→ **To do**
The response should consist of the records that follow, printed exactly.

Data extracted from a collection
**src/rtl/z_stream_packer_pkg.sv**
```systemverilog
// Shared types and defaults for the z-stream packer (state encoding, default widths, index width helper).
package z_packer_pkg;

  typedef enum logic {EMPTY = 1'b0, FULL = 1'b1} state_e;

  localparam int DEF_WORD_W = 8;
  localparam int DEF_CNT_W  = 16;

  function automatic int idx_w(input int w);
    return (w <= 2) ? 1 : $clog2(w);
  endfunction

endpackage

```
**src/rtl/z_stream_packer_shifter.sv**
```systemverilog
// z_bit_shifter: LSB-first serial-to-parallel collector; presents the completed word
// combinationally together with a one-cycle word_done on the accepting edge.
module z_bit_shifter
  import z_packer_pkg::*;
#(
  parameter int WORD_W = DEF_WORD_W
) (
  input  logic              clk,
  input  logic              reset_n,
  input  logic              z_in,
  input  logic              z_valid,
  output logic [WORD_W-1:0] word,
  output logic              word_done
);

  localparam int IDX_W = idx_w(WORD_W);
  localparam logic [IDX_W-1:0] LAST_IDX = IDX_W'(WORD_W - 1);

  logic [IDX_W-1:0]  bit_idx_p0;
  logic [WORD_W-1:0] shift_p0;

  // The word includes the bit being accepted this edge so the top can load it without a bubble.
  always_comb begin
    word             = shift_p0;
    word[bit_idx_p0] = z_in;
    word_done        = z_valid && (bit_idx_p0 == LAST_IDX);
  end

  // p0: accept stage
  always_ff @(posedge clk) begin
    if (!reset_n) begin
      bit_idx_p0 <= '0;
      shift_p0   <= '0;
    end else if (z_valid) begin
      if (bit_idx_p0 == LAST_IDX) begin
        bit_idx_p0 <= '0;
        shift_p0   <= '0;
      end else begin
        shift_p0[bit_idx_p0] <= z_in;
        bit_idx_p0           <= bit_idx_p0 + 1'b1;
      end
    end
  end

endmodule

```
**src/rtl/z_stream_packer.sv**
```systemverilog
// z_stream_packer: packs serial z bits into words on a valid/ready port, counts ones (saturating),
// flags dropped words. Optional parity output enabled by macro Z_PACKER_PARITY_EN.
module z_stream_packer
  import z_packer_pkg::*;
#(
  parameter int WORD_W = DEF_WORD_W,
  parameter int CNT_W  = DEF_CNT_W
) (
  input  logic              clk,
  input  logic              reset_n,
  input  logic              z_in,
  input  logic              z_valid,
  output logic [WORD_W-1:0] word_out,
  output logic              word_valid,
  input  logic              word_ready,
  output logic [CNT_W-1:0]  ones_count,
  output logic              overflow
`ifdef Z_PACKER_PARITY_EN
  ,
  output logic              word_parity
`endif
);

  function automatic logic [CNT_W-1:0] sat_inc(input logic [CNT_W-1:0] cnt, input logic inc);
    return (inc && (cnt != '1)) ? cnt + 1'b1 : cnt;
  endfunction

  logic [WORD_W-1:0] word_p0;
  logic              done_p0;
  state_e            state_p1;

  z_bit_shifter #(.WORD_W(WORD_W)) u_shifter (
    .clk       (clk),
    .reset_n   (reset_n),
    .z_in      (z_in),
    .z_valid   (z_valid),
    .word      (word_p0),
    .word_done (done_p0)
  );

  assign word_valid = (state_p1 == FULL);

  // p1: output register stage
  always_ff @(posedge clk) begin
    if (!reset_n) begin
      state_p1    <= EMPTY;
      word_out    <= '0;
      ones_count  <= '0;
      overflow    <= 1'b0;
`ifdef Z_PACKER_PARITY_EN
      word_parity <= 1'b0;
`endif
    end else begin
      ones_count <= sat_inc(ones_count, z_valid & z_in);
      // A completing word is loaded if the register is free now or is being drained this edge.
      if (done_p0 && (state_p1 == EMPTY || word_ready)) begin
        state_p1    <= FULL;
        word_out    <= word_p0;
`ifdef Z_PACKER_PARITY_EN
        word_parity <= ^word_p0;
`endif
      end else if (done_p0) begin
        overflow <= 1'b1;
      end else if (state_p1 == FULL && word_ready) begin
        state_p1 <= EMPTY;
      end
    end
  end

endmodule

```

→ **Solution for this problem**
**src/rtl/z_stream_packer_pkg.sv**
```systemverilog
// Shared types and defaults for the z-stream packer (state encoding, default widths, index width helper).
package z_packer_pkg;

  typedef enum logic {EMPTY = 1'b0, FULL = 1'b1} state_e;

  localparam int DEF_WORD_W = 8;
  localparam int DEF_CNT_W  = 16;

  function automatic int idx_w(input int w);
    return (w <= 2) ? 1 : $clog2(w);
  endfunction

endpackage

```
**src/rtl/z_stream_packer_shifter.sv**
```systemverilog
// z_bit_shifter: LSB-first serial-to-parallel collector; presents the completed word
// combinationally together with a one-cycle word_done on the accepting edge.
module z_bit_shifter
  import z_packer_pkg::*;
#(
  parameter int WORD_W = DEF_WORD_W
) (
  input  logic              clk,
  input  logic              reset_n,
  input  logic              z_in,
  input  logic              z_valid,
  output logic [WORD_W-1:0] word,
  output logic              word_done
);

  localparam int IDX_W = idx_w(WORD_W);
  localparam logic [IDX_W-1:0] LAST_IDX = IDX_W'(WORD_W - 1);

  logic [IDX_W-1:0]  bit_idx_p0;
  logic [WORD_W-1:0] shift_p0;

  // The word includes the bit being accepted this edge so the top can load it without a bubble.
  always_comb begin
    word             = shift_p0;
    word[bit_idx_p0] = z_in;
    word_done        = z_valid && (bit_idx_p0 == LAST_IDX);
  end

  // p0: accept stage
  always_ff @(posedge clk) begin
    if (!reset_n) begin
      bit_idx_p0 <= '0;
      shift_p0   <= '0;
    end else if (z_valid) begin
      if (bit_idx_p0 == LAST_IDX) begin
        bit_idx_p0 <= '0;
        shift_p0   <= '0;
      end else begin
        shift_p0[bit_idx_p0] <= z_in;
        bit_idx_p0           <= bit_idx_p0 + 1'b1;
      end
    end
  end

endmodule

```
**src/rtl/z_stream_packer.sv**
```systemverilog
// z_stream_packer: packs serial z bits into words on a valid/ready port, counts ones (saturating),
// flags dropped words. Optional parity output enabled by macro Z_PACKER_PARITY_EN.
module z_stream_packer
  import z_packer_pkg::*;
#(
  parameter int WORD_W = DEF_WORD_W,
  parameter int CNT_W  = DEF_CNT_W
) (
  input  logic              clk,
  input  logic              reset_n,
  input  logic              z_in,
  input  logic              z_valid,
  output logic [WORD_W-1:0] word_out,
  output logic              word_valid,
  input  logic              word_ready,
  output logic [CNT_W-1:0]  ones_count,
  output logic              overflow
`ifdef Z_PACKER_PARITY_EN
  ,
  output logic              word_parity
`endif
);

  function automatic logic [CNT_W-1:0] sat_inc(input logic [CNT_W-1:0] cnt, input logic inc);
    return (inc && (cnt != '1)) ? cnt + 1'b1 : cnt;
  endfunction

  logic [WORD_W-1:0] word_p0;
  logic              done_p0;
  state_e            state_p1;

  z_bit_shifter #(.WORD_W(WORD_W)) u_shifter (
    .clk       (clk),
    .reset_n   (reset_n),
    .z_in      (z_in),
    .z_valid   (z_valid),
    .word      (word_p0),
    .word_done (done_p0)
  );

  assign word_valid = (state_p1 == FULL);

  // p1: output register stage
  always_ff @(posedge clk) begin
    if (!reset_n) begin
      state_p1    <= EMPTY;
      word_out    <= '0;
      ones_count  <= '0;
      overflow    <= 1'b0;
`ifdef Z_PACKER_PARITY_EN
      word_parity <= 1'b0;
`endif
    end else begin
      ones_count <= sat_inc(ones_count, z_valid & z_in);
      // A completing word is loaded if the register is free now or is being drained this edge.
      if (done_p0 && (state_p1 == EMPTY || word_ready)) begin
        state_p1    <= FULL;
        word_out    <= word_p0;
`ifdef Z_PACKER_PARITY_EN
        word_parity <= ^word_p0;
`endif
      end else if (done_p0) begin
        overflow <= 1'b1;
      end else if (state_p1 == FULL && word_ready) begin
        state_p1 <= EMPTY;
      end
    end
  end

endmodule

```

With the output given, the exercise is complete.